- Exercise brief: In the listing below, how many lines hold the string "logic"? Reply with the number and nothing else.

- Supplied information:
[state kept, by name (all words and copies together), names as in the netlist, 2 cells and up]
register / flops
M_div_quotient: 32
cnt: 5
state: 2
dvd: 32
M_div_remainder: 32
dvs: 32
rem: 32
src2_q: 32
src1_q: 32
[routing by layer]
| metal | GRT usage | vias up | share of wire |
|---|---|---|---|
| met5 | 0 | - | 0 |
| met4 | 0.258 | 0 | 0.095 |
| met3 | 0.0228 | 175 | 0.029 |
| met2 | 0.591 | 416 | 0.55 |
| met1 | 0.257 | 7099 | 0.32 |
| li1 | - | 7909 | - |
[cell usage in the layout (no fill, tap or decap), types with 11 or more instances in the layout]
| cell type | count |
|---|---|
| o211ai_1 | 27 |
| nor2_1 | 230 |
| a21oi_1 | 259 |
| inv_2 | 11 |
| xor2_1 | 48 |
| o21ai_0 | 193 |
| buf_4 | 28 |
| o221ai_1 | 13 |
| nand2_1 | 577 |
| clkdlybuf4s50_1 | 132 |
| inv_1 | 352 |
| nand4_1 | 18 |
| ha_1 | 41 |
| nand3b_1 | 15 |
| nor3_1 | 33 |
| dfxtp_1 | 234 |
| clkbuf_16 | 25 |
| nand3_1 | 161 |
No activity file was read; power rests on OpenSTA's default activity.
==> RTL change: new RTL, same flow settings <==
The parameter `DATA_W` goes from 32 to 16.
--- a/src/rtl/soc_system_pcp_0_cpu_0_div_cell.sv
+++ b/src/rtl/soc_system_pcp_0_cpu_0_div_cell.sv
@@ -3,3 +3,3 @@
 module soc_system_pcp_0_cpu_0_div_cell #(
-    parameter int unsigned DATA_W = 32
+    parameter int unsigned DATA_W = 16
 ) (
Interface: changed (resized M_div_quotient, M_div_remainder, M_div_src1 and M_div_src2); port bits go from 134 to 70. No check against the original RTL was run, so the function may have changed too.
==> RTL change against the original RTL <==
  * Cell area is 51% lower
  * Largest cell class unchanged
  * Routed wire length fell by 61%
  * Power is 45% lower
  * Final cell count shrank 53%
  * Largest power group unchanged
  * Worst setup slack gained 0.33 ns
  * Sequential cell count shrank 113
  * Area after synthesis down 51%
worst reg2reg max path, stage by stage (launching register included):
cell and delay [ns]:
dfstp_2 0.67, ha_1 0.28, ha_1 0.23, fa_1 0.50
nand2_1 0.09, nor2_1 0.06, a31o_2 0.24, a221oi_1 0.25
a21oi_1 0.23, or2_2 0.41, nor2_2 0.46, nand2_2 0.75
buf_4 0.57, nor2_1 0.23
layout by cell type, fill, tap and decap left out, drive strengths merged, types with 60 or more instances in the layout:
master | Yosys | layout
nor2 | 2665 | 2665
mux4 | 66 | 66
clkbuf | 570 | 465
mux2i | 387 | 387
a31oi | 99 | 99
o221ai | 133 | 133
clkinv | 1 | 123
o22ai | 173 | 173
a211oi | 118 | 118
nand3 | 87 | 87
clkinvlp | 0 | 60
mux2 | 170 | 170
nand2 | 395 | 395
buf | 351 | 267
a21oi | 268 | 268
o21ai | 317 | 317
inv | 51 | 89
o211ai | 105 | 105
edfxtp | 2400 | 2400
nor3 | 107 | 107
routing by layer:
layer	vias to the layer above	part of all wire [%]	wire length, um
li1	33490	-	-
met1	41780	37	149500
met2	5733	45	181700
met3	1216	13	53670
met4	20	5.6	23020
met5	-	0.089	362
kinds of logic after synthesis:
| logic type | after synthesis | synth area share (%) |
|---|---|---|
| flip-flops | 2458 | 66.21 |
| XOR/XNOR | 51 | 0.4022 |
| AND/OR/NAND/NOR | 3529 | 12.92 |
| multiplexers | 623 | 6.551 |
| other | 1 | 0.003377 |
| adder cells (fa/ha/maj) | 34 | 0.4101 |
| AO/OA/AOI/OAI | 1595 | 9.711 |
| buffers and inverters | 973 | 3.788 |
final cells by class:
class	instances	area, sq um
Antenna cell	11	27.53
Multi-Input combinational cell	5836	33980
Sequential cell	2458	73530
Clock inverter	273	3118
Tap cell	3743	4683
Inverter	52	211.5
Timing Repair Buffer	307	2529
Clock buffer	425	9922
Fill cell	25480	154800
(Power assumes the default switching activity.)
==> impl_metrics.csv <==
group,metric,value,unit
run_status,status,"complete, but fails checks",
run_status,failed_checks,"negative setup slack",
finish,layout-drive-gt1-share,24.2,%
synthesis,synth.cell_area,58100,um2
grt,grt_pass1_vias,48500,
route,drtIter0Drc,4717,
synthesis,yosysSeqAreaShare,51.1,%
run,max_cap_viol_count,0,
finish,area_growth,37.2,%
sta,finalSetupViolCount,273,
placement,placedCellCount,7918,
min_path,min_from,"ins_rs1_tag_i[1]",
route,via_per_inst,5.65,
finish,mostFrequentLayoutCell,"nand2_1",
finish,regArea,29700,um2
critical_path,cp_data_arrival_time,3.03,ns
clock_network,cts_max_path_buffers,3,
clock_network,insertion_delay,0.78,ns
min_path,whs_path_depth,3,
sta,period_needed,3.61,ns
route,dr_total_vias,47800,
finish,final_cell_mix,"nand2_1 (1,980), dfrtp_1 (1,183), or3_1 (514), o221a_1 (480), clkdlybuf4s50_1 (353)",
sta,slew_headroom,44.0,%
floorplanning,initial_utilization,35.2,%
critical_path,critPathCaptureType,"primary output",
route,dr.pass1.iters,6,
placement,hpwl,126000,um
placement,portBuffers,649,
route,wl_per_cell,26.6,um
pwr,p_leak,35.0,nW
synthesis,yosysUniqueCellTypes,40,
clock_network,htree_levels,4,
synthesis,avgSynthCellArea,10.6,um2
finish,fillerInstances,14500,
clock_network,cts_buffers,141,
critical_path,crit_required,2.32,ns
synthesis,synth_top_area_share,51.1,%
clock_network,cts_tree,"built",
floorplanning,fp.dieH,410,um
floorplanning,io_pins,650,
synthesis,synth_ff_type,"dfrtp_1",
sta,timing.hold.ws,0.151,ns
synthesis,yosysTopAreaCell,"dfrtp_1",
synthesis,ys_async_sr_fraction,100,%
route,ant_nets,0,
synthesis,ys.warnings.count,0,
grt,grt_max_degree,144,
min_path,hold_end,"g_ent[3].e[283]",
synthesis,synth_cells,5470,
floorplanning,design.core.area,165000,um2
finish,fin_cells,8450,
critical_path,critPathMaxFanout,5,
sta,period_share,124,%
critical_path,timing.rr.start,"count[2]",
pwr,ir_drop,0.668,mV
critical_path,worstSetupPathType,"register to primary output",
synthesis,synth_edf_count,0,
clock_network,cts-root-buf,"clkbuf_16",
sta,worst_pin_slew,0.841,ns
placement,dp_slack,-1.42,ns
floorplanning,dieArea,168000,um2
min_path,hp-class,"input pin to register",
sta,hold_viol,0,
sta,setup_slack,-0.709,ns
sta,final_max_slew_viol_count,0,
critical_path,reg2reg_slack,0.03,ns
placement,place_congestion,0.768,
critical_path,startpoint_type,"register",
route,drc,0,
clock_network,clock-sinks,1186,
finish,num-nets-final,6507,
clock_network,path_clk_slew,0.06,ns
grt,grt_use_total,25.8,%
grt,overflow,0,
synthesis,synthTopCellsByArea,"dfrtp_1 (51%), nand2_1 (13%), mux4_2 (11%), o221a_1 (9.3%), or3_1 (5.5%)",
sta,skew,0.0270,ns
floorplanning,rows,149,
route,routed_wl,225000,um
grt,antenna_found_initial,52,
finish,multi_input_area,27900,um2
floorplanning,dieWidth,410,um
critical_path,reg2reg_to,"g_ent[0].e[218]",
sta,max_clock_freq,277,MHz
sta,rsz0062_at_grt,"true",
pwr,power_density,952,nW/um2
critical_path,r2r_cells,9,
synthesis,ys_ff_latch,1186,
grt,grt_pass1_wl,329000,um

- Exercise response: 2